Opec countries drastically curbed their output in the first month of their new production agreement, in the clearest sign to date that the world’s biggest oil producers are committed to living up to the November pact to cut global supplies.

The limits adopted by the oil cartel in January have been “one of the deepest in the history of Opec output cut initiatives”, the International Energy Agency said on Friday.

Brent crude, the international benchmark, jumped more than $1 a barrel after the IEA announced its finding, rising to $56.73.

Opec has a poor record of meeting targets and does not apply penalties to members who break limits, leading some analysts to question whether the November pact, the cartel’s first production cut in eight years, would be enforced.

Opec said it was targeting around 1.2m barrels a day in reductions among members alone.

The IEA said Opec crude production fell by 1m b/d to 32.06m b/d in January, surpassing expectations at the start of the six-month supply agreement, helping to ease a global supply glut that caused the most severe price crash in more than a decade.

1. Brent crude price hits 12-year low

2. Doha talks end in failure

3. Opec reaches agreement on how to distribute output cuts

4. Non-Opec producers such as Russia agree to join oil deal

5. Opec oil production cuts due to take effect

The group faces an uphill struggle with oil stockpiles remaining near record levels. Output from outside the cartel, including from US shale producers, have also had a new lease of life thanks to higher oil prices, which have held at near $55 a barrel since December.

Saudi Arabia, the world’s largest producer and Opec’s de facto leader, shouldered the bulk of the cuts, curbing output “more than required”, the IEA said. The move is a sign the kingdom is taking a more active role in influencing prices after more than two years of allowing market forces to balance supply and demand, and squeeze rivals.

The Saudi decision to allow oil prices to fall two years go had painful economic consequences across the Gulf, and its policy shift is a signal that Riyadh is seeking to raise revenues to fund a plan driven by deputy crown prince Mohammed bin Salman to overhaul the economy.

“Opec and Saudi get plaudits for month one but there are still five months of the deal to run,” said Bill Farren-Price, head of Petroleum Policy Intelligence. “It’s unlikely cuts are going to get deeper from here.”

Opec’s cuts drove a big drop in world oil supplies of 1.5m barrels a day in January. If the cartel maintains its level of compliance, excess inventories should fall by about 600,000b/d during the first half of 2017.

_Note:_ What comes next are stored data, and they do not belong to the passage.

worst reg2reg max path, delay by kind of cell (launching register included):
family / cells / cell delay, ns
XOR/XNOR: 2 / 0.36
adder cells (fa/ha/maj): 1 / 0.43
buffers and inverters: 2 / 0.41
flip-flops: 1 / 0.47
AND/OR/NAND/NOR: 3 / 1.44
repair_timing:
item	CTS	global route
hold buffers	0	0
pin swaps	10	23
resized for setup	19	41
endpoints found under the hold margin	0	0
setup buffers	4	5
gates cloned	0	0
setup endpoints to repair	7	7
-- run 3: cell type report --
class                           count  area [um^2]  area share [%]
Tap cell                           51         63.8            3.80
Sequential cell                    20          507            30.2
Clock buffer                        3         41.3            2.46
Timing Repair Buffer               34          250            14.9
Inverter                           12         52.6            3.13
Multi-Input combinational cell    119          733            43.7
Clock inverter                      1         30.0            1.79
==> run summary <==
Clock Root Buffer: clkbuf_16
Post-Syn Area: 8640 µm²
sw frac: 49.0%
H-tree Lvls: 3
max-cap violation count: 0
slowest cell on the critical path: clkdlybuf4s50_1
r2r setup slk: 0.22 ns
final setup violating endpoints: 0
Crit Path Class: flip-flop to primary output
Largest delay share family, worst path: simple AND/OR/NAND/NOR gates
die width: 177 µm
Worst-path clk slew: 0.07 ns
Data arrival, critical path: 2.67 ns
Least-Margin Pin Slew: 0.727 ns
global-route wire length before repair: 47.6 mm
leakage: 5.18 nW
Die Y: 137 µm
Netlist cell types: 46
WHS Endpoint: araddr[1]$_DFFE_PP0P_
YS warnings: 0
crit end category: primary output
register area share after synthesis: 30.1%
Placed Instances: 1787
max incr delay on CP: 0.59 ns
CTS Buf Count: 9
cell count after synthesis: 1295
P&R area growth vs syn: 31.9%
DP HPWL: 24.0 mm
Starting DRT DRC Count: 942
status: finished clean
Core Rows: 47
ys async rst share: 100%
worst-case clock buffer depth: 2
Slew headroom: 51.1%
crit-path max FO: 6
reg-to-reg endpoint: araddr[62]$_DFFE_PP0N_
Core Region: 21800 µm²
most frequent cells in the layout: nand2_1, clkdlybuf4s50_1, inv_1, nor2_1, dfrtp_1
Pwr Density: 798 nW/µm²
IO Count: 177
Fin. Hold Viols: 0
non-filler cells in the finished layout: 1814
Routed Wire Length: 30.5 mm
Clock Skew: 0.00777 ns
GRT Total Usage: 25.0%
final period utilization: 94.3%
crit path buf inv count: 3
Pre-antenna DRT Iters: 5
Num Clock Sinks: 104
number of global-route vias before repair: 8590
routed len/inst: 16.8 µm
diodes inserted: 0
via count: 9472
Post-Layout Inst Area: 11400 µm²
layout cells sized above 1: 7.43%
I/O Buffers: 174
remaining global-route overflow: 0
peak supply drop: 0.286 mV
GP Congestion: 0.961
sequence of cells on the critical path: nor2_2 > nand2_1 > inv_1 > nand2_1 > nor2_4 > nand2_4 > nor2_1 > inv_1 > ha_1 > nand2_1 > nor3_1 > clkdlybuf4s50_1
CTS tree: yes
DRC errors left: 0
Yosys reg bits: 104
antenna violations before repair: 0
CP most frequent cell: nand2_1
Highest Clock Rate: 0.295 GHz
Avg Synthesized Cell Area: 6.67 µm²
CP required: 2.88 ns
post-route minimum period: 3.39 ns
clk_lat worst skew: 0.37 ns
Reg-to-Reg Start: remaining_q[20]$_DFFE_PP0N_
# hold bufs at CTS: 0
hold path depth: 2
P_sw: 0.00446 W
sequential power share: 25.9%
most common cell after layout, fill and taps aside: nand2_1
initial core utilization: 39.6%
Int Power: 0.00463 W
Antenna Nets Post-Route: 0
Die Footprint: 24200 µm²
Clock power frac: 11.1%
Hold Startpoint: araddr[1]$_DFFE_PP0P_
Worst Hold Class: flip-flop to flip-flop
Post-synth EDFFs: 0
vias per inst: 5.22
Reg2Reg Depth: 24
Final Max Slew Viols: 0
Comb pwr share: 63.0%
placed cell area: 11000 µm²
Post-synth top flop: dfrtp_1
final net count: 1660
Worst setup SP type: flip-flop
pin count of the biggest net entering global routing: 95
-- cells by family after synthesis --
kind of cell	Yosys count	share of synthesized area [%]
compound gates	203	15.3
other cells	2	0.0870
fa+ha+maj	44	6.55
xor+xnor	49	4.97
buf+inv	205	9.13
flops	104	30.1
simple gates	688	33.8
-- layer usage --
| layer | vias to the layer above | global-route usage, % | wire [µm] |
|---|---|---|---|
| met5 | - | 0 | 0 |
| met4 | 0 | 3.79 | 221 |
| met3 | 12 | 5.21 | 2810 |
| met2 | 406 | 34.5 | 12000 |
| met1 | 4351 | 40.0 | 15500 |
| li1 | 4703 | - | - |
$ cat src/rtl/sat_counter.sv
// Saturating up-counter with synchronous clear; holds at all-ones.
module sat_counter #(
  parameter int unsigned CNT_W = 16
) (
  input  logic             CLK,
  input  logic             nRST,
  input  logic             inc,
  input  logic             clr,
  output logic [CNT_W-1:0] q
);

  logic [CNT_W-1:0] cnt_q;

  always_ff @(posedge CLK or negedge nRST) begin
    if (!nRST) begin
      cnt_q <= '0;
    end else if (clr) begin
      cnt_q <= '0;
    end else if (inc && (cnt_q != '1)) begin
      cnt_q <= cnt_q + CNT_W'(1);
    end
  end

  assign q = cnt_q;

endmodule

Producers from outside the cartel, such as Russia, Kazakhstan and Oman, also contributed to output curbs as part of the first joint supply agreement since 2001.

Despite steep producer cuts to reduce the global oversupply and prop up prices, oil stockpiles are expected to remain at elevated levels, the IEA said. “This stock draw is from a great height,” it said.

This could prompt Opec to extended its cuts past the six-month mark, even though Saudi Arabia’s energy minister, Khalid Al Falih, said in recent weeks such a move may not be necessary.

While stocks in industrialised nations fell by the most in three years in the fourth quarter, by 800,000b/d, they continued to build in China and other emerging economies.

Even though stockpiles are falling, higher prices have driven an increase in drilling in the US as well as Brazil and Canada, where the IEA expects “significant increases in production”. Non-Opec production, led by US shale oil supply, is forecast to grow by 400,000b/d in 2017 from last year.

“The oil market is very much in a wait-and-see mode,” said the IEA.

High stock levels and interest in Opec compliance and the recovery of US shale production has held the price of Brent crude oil in the mid-$50s a barrel since mid December, it added.